Doctors prescribe more brand-name drugs if they receive more money or get other kickbacks.

It’s not just a few coincidental cases either, it’s widespread. In America, 90% of cardiologists who were paid by drug and device companies wrote at least 1,000 prescriptions for their patients. Nationwide, up to three-quarters of doctors received payment from at least one pharmaceutical company back in 2014. 

Johnson & Johnson subsidiary DePuy Synthes has paid doctors $238 million. $15.7 million of that went into the promotion of their hip replacement implant Pinnacle, which has seen up to 9,700 individual lawsuits against it due to complications. Allergan, which makes Botox and Natrelle breast implants, has paid doctors $172 million. Pfizer has paid doctors $175 million. AstraZeneca has paid doctors $189 million. Genentech has paid doctors $1.08 billion. Do you get the picture? The list could go on and on.

Ultimately, according to Open Payments, over 615,000 doctors raked in $2.3 billion in cash from Big Pharma in 2019 alone, and that number jumped to over 766,500 doctors making $2.5 billion collectively in 2021. This doesn’t account for the doctors’ personal ownership or investment interest, nor research payments, which collectively earn them over $1.26 billion and $7.09 billion, respectively. If this doesn’t scream conflict of interest, I don’t know what does.

Personal ownership of medical device companies is known as physician-owned distributorship (POD). Research has shown that doctors who have PODs are more likely to operate on patients to the tune of 23%. While some may say that PODs inherently provide quality control for the procedures, since a doctor might feel best operating a product they crafted, our government has actually set up a special fraud alert against PODs due to the conflict of interest and profit margins.

It’s Possible for Us To Push Back

While there’s no stopping drug companies from offering custom mugs or free lunches during their visits to doctor’s offices, we should continue to demand transparency from doctors. If doctors are making a pretty penny per each prescription written, there should be an open chain of communication as to why the pharmaceutical company is ponying up cash and why the doctor is choosing to take it. Some have even gone so far as to suggest that American physicians are overpaid in general, comparing our system to a cartel and proposing that there needs to be better competition in the field. 

The volume of cash that flows to market a cure – which often has adverse effects – should be scrutinized. 

Regardless of if you believe doctors are under or overpaid, it’s clear that public pressure to increase transparency works. After all, once word got out about the worsening opioid epidemic, drug makers significantly cut back on their marketing payments.

Here’s a hypothetical situation to chew on: You take your car to the mechanic, and when you get it back, new problems arise that need fixing.
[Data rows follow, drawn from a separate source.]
What follows belongs to an exercise in optimizing a design on an open flow for small area; a production flow would make more cautious choices.
Only simulation tests tie the RTL to the original design; equivalence was not proved.
Power and IR drop assume default switching activity.

==> design/flow/design.v <==
`timescale 1ns/1ps
`default_nettype none
package dcache_pkg;
    typedef logic [14-1:0] addr_t;
    typedef logic [14-$clog2(128/8)-1:0] beat_addr_t;
    typedef logic [31:0] word_t;
    typedef logic [128-1:0] beat_t;
    typedef logic [14-$clog2(8)-$clog2(64)-1:0] tag_t;
    typedef logic [$clog2(8)-1:0] set_idx_t;
    typedef logic [$clog2(4)-1:0] beat_cnt_t;
    typedef logic [3:0] byte_mask_t;
    typedef logic [1:0] size_t;
    localparam size_t SIZE_BYTE = 2'd0;
    localparam size_t SIZE_HALF = 2'd1;
    localparam size_t SIZE_WORD = 2'd2;
    typedef struct packed {
        tag_t tag;
        set_idx_t set;
        beat_cnt_t beat;
        logic [$clog2(128/32)-1:0] word;
        logic [1:0] byte_off;
    } addr_split_t;
    typedef struct packed {
        addr_t addr;
        word_t wdata;
        size_t size;
        logic is_unsigned;
        logic is_store;
    } core_req_t;
    typedef struct packed {
        beat_addr_t beat_addr;
        beat_t wdata;
        logic is_write;
    } mem_req_t;
    typedef struct packed {
        logic active;
        logic is_store;
        logic is_unsigned;
        addr_t addr;
        word_t wdata;
        size_t size;
    } word_acc_t;
    typedef enum logic [1:0] {
        META_NONE,
        META_FILL,
        META_DIRTY
    } meta_kind_t;
    typedef struct packed {
        meta_kind_t kind;
        set_idx_t set;
        tag_t tag;
    } meta_upd_t;
    typedef enum logic [1:0] {
        CTRL_READY,
        CTRL_EVICT,
        CTRL_REFILL,
        CTRL_FINISH
    } ctrl_state_t;
endpackage
`default_nettype wire
`timescale 1ns/1ps
`default_nettype none
module dcache_top (
    input  logic         clk,
    input  logic         rst,
    input  logic         req_valid,
    input  logic [13:0]  req_addr,
    input  logic [31:0]  req_wdata,
    input  logic [1:0]   req_size,
    input  logic         req_unsigned,
    input  logic         req_store,
    output logic         req_ready,
    output logic         rsp_valid,
    output logic [31:0]  rsp_data,
    output logic         mem_req_valid,
    output logic [9:0]   mem_req_addr,
    output logic [127:0] mem_req_wdata,
    output logic         mem_req_write,
    input  logic         mem_req_ready,
    input  logic         mem_rsp_valid,
    input  logic [127:0] mem_rsp_data
);
    localparam logic [1:0] S_READY  = 2'd0;
    localparam logic [1:0] S_EVICT  = 2'd1;
    localparam logic [1:0] S_REFILL = 2'd2;
    localparam logic [1:0] S_FINISH = 2'd3;
    logic [13:0] q_addr;
    logic [31:0] q_wdata;
    logic [1:0]  q_size;
    logic        q_unsigned;
    logic        q_store;
    logic        q_valid;
    logic [1:0]  state;
    logic        out_of_reset;
    logic [1:0]  req_cnt;
    logic [1:0]  rsp_cnt;
    logic        rd_done;
    logic [7:0]  valid;
    logic [7:0]  dirty;
    logic [4:0]  tags [8];
    logic [4:0]  q_tag;
    logic [2:0]  q_set;
    logic [1:0]  q_beat;
    logic [1:0]  q_word;
    logic [1:0]  q_byte;
    assign q_tag  = q_addr[13:9];
    assign q_set  = q_addr[8:6];
    assign q_beat = q_addr[5:4];
    assign q_word = q_addr[3:2];
    assign q_byte = q_addr[1:0];
    logic st_ready, st_evict, st_refill, st_finish;
    assign st_ready  = (state == S_READY);
    assign st_evict  = (state == S_EVICT);
    assign st_refill = (state == S_REFILL);
    assign st_finish = (state == S_FINISH);
    logic [4:0] cur_tag;
    logic       cur_valid;
    logic       cur_dirty;
    assign cur_tag   = tags[q_set];
    assign cur_valid = valid[q_set];
    assign cur_dirty = dirty[q_set];
    logic hit, miss, lookup_hit, mem_fire, fill_we, last_rsp, acc_active, acc_store;
    assign hit        = q_valid && cur_valid && (cur_tag == q_tag);
    assign lookup_hit = st_ready && hit;
    assign miss       = st_ready && q_valid && !hit;
    assign mem_fire   = mem_req_valid && mem_req_ready;
    assign fill_we    = st_refill && mem_rsp_valid;
    assign last_rsp   = fill_we && (rsp_cnt == 2'd3);
    assign acc_active = lookup_hit || st_finish;
    assign acc_store  = acc_active && q_store;
    assign req_ready = out_of_reset && st_ready && !miss;
    assign rsp_valid = acc_active && !q_store;
    logic req_fire;
    assign req_fire = req_valid && req_ready;
    always_ff @(posedge clk) begin
        if (req_fire) begin
            q_addr     <= req_addr;
            q_wdata    <= req_wdata;
            q_size     <= req_size;
            q_unsigned <= req_unsigned;
            q_store    <= req_store;
        end
    end
    always_ff @(posedge clk) begin
        if (rst) begin
            state <= S_READY;
            out_of_reset <= 1'b0;
            req_cnt <= 2'd0;
            rsp_cnt <= 2'd0;
            rd_done <= 1'b0;
            q_valid <= 1'b0;
            valid <= '0;
            dirty <= '0;
        end else begin
            out_of_reset <= 1'b1;
            q_valid <= req_fire;
            case (state)
                S_READY:  if (miss) state <= cur_dirty && cur_valid ? S_EVICT : S_REFILL;
                S_EVICT:  if (mem_fire && (req_cnt == 2'd3)) state <= S_REFILL;
                S_REFILL: if (last_rsp) state <= S_FINISH;
                default:  state <= S_READY;
            endcase
            if (mem_fire) begin
                req_cnt <= req_cnt + 2'd1;
                if (st_refill && (req_cnt == 2'd3)) rd_done <= 1'b1;
            end
            if (fill_we) rsp_cnt <= rsp_cnt + 2'd1;
            if (st_finish) rd_done <= 1'b0;
            if (last_rsp) begin
                valid[q_set] <= 1'b1;
                dirty[q_set] <= 1'b0;
            end else if (acc_store) begin
                dirty[q_set] <= 1'b1;
            end
        end
    end
    always_ff @(posedge clk) begin
        if (!rst && last_rsp) tags[q_set] <= q_tag;
    end
    logic [1:0] wr_beat;
    assign wr_beat = fill_we ? rsp_cnt : q_beat;
    logic [3:0] st_mask;
    always_comb begin
        case (q_size)
            2'd0:    st_mask = 4'b0001 << q_byte;
            2'd1:    st_mask = 4'b0011 << q_byte;
            default: st_mask = 4'b1111;
        endcase
    end
    logic [31:0] st_word;
    assign st_word = q_wdata << {q_byte, 3'b000};
    logic [15:0] byte_we;
    always_comb begin
        for (int w = 0; w < 4; w++) begin
            for (int b = 0; b < 4; b++) begin
                byte_we[4*w+b] = fill_we || (acc_store && (q_word == w[1:0]) && st_mask[b]);
            end
        end
    end
    logic [127:0] wr_data;
    assign wr_data = fill_we ? mem_rsp_data : {4{st_word}};
    logic row_we_any;
    assign row_we_any = fill_we || acc_store;
    logic [127:0] data [32];
    for (genvar r = 0; r < 32; r++) begin : g_row
        logic row_we;
        assign row_we = row_we_any && (q_set == r[4:2]) && (wr_beat == r[1:0]);
        for (genvar k = 0; k < 16; k++) begin : g_byte
            always_ff @(posedge clk) begin
                if (row_we && byte_we[k]) data[r][8*k +: 8] <= wr_data[8*k +: 8];
            end
        end
    end
    logic [1:0] rd_beat;
    assign rd_beat = st_evict ? req_cnt : q_beat;
    logic [127:0] row_rd;
    always_comb begin
        row_rd = '0;
        for (int r = 0; r < 32; r++) begin
            if ((q_set == r[4:2]) && (rd_beat == r[1:0])) row_rd = row_rd | data[r];
        end
    end
    assign mem_req_valid = st_evict || (st_refill && !rd_done);
    assign mem_req_write = st_evict;
    assign mem_req_addr  = {st_evict ? cur_tag : q_tag, q_set, req_cnt};
    assign mem_req_wdata = row_rd;
    logic [31:0] rd_word;
    assign rd_word = row_rd[32*q_word +: 32];
    logic [7:0]  byte_sel;
    logic [15:0] half_sel;
    logic        sext;
    assign byte_sel = rd_word[8*q_byte +: 8];
    assign half_sel = rd_word[16*q_byte[1] +: 16];
    assign sext = !q_unsigned;
    always_comb begin
        case (q_size)
            2'd0:    rsp_data = {{24{sext & byte_sel[7]}}, byte_sel};
            2'd1:    rsp_data = {{16{sext & half_sel[15]}}, half_sel};
            default: rsp_data = rd_word;
        endcase
    end
endmodule
`default_nettype wire
==> design/flow/run.sh <==
#!/bin/bash
# synth_recipe.tcl (not shown) runs the flow's synth.tcl, then flattens the netlist and writes it again
# the make line also repeats each setting of config.mk as NAME=value (left out here)
make -C /OpenROAD-flow-scripts/flow DESIGN_CONFIG=/design/flow/config.mk WORK_HOME=/design/flow/orfs CLKGATE_MAP_FILE= SYNTH_SCRIPT=/design/flow/synth_recipe.tcl finish
==> design/flow/config.mk <==
export PLATFORM = sky130hd
export DESIGN_NAME = dcache_top
export DESIGN_NICKNAME = dcache_top
export VERILOG_FILES = /design/flow/design.v
export SDC_FILE = /design/flow/constraint.sdc
export NUM_CORES = 4
export LEC_CHECK = 0
export CAP_MARGIN = 20
export CORE_MARGIN = 2
export CORE_UTILIZATION = 45
export PLACE_DENSITY = 0.6
export SLEW_MARGIN = 20
==> design/flow/constraint.sdc <==
create_clock -name core_clock -period 12.0 [get_ports {clk}]
set_input_delay 2.4000 -clock core_clock [delete_from_list [all_inputs] [get_ports {clk}]]
set_output_delay 2.4000 -clock core_clock [all_outputs]
set_load 0.01 [all_outputs]
==> flow_metrics.py, run 1 <==
metrics = {
    "placement": {
        "gp_congestion": 1.03,
        "dp_hpwl_microns": 499000,
        "port_buffers": 356,
    },
    "synth": {
        "syn_area_per_cell_sq_um": 16.7,
        "synth-edff-count": 4186,
        "syn-cell-area_sq_mm": 0.162,
        "synth_warnings": 2,
        "syn-num-nets": 9898,
        "ys_types": 98,
        "synth_seq_cells": 4214,
        "ys_seq_area_share_pct": 78.1,
        "synth_ff_type": "edfxtp_1",
        "syn_inst": 9701,
        "async_flop_share_pct": 0,
    },
    "sta": {
        "drv_slew": 0,
        "setup_viol": 0,
        "maxSlewHeadroom_pct": 6.56,
        "tightestPinTransition_ps": 1400,
        "fmax_ghz": 0.0915,
        "finalHoldViolCount": 0,
        "rsz0062_at_grt": "no",
        "hold_ws_ps": 465,
        "fin_crit_ps": 10930,
        "min_period_over_period_pct": 91.1,
        "finalSetupTns_ps": 0,
        "fin_skew_ps": 104,
    },
    "grt": {
        "grt_pass1_vias": 105548,
        "grt_usage_pct": 42.9,
        "antenna_found_initial": 98,
        "grt_max_degree": 98,
        "grt.overflow.total": 0,
        "grt_pass1_wl_microns": 1030000,
    },
    "clock_network": {
        "htree_levels": 5,
        "root_buffer": "clkbuf_16",
        "cts_tree": "done",
        "cts_hold_buf": 0,
        "post-cts-setup-buffers": 0,
        "cts_buffer_depth": 4,
        "cts_resized": 0,
        "cts_buffers": 429,
        "cts.sinks": 4214,
        "clk_latency_ps": 1100,
        "path_clk_slew_ps": 60,
    },
    "critical_path": {
        "cp_max_fo": 34,
        "r2r_slack_ps": 4740,
        "cp-start-kind": "flip-flop",
        "ff2ff_path_depth": 13,
        "cp.required_ps": 9600,
        "critPathArrivalTime_ps": 8530,
        "worst_r2r_startpoint": "q_addr[8]",
        "worstSetupPathType": "reg -> out",
        "worstSetupEndpointType": "output port",
        "r2r-end": "data[13][81]",
    },
    "power_and_ir_drop": {
        "leakage_nw": 60.1,
        "power.density_mw_per_mm2": 211,
        "worst_ir_drop_vdd_v": 0.000176,
    },
    "die": {
        "ios": 357,
        "die_w_microns": 604,
        "core_sq_mm": 0.358,
        "die_h_microns": 604,
        "dieArea_sq_mm": 0.364,
        "start_util_pct": 45.1,
        "core.rowCount": 220,
    },
    "run_status": {
        "status": "timing/DRC/antenna clean",
    },
    "detailed_routing": {
        "route.detailed.drc": 0,
        "ant_nets": 0,
        "first_pass_iters": 9,
        "num_vias": 117801,
        "first_iter_violations": 28396,
        "finalWirelength_microns": 799000,
        "vias_per_cell": 7.54,
        "wl_per_cell_microns": 51.1,
    },
    "hold_path": {
        "min_from": "valid[6]",
        "min_delay_worst_endpoint": "valid[6]",
        "hold_path_class": "reg -> reg",
        "min_path_cells": 2,
    },
    "layout": {
        "fillCellCount": 28721,
        "area_growth_pct": 17.1,
        "post-route-util_pct": 52.8,
        "num-nets-final": 10568,
        "drive_gt1_share_pct": 16.1,
    },
    "run": {
        "max_cap_viol_count": 0,
    },
}
cells in the mapped netlist (all sizes together) (116+ instances only):
library cell	instances	area share [%]
edfxtp	4186	78
a22oi	854	4.0
nor2	660	1.5
buf	417	1.3
clkbuf	326	0.76
a22o	323	1.7
nand2	284	0.66
o21ai	272	0.85
a21oi	252	0.80
o211ai	199	0.93
a222oi	166	1.0
a21o	132	0.61
nand4	124	0.48
a221oi	116	0.64
placed cells by master (no fill, tap or decap), drive strengths merged, types with 132 or more instances in the layout:
master,synthesis,final
a21o,132,132
a21oi,252,252
a222oi,166,166
a22o,323,323
a22oi,854,854
buf,417,625
clkbuf,326,529
clkdlybuf4s50,0,356
clkinv,1,209
edfxtp,4186,4186
nand2,284,284
nor2,660,660
o211ai,199,199
o21ai,272,272
state kept, by name, indices dropped and copies added (netlist names), named ones only:
| signal | count |
|---|---|
| q_store | 1 |
| rsp_cnt | 2 |
| q_size | 2 |
| data | 4096 |
| state | 2 |
| valid | 8 |
| q_unsigned | 1 |
| q_valid | 1 |
| req_cnt | 2 |
| q_addr | 14 |
| rd_done | 1 |
| out_of_reset | 1 |
| q_wdata | 32 |
| tags | 40 |
per-stage QoR:
step / cells / setup slack (ps) / instance area [sq um] / power [W]
floorplan: 9701 / 4710 / 162000 / 0.0208
global placement: 14679 / 2600 / 174000 / 0.0256
detailed placement: 14700 / 2660 / 175000 / 0.0258
CTS: 15501 / 1610 / 189000 / 0.0390
global route: 15530 / 1490 / 189000 / 0.0399
finish: 15633 / 1070 / 189000 / 0.0399
final cells by class:
cell class	instances	area, sq um	share of cell area [%]
repair buffers	982	8940	4.72
well taps	4773	5970	3.15
diodes	119	298	0.157
flip-flops and latches	4214	126000	66.7
multi-input cells	4631	33400	17.6
inverters	113	429	0.227
clock inverters	273	2810	1.48
clock buffers	528	11200	5.93
routing by layer:
layer / routed length [microns] / track usage (%) / share of wire (%) / up-vias
li1: - / - / - / 41544
met1: 254000 / 52.4 / 32 / 58911
met4: 82000 / 35.4 / 10 / 52
met3: 144000 / 19.7 / 18 / 3372
met5: 843 / 0.370 / 0.11 / -
met2: 319000 / 57.7 / 40 / 13922
how the worst max path moves through the flow:
stage | from | to | slack (ps)
after floorplan | q_addr[8] | rsp_data[13] | 4710
after global placement | state[1] | rsp_data[1] | 2600
after detailed placement | state[1] | rsp_data[1] | 2660
after CTS | state[1] | rsp_data[1] | 1610
after global routing | state[1] | rsp_data[1] | 1490
final | state[1] | rsp_data[1] | 1070
kinds of logic (layout without fill, tap and decap cells):
family	Yosys count	count (layout)	share of synthesized area, %
flops	4214	4214	78.1
compound gates	2903	2903	13.6
mux	177	177	1.29
fa+ha+maj	14	14	0.108
xor+xnor	7	7	0.0379
buf+inv	856	1896	2.30
simple gates	1530	1530	4.61
other cells	0	119	0
power by group:
part           leakage (nW)  internal [W]  total, W  switching [W]
logic                  15.0       0.00187   0.00870        0.00683
registers              38.3        0.0174    0.0175      0.0000473
clock network          6.86       0.00764    0.0137        0.00604
worst max-delay path: stages, from the launching register on:
cell and delay [ps]:
dfxtp_1 370, inv_1 130, ha_2 770, nand3_2 1020, a21oi_4 1370, buf_4 1000, a22o_1 260, a221oi_1 80
nand3_1 130, or4_1 290, o221a_2 530, o22ai_1 130, a211oi_1 570, clkdlybuf4s50_1 670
These problems didn’t exist before, but now you’re left needing to go back to the mechanic and pay them more to fix the problems they caused. Would you pay full price? Or would you insist that, on their honor, the mechanics should solve the problems that they caused without you needing to break out a checkbook? 

How about if you order a vanilla latte, and when you take a sip, you realize the barista gave you black coffee? It’s not what you ordered, so would you take it back to the counter and pay full price for a new drink? Or would you expect the barista to make you a replacement latte because that’s just good customer service?

Closing Thoughts

There have been far too many instances of Big Pharma touting a cure which instead leads to new issues that need an entirely separate line of treatment. I must reiterate that while there are many well-meaning medical professionals who don’t take payments from device and drug companies, the sheer volume of cash that flows to promote and market a cure – which often has adverse effects – should be intensely scrutinized. Whether it’s Adderall or opioids, plastic and cosmetic surgery procedures or non-elective surgical needs, if doctors aren’t actually keeping us in good health, then perhaps they shouldn’t be turning a profit.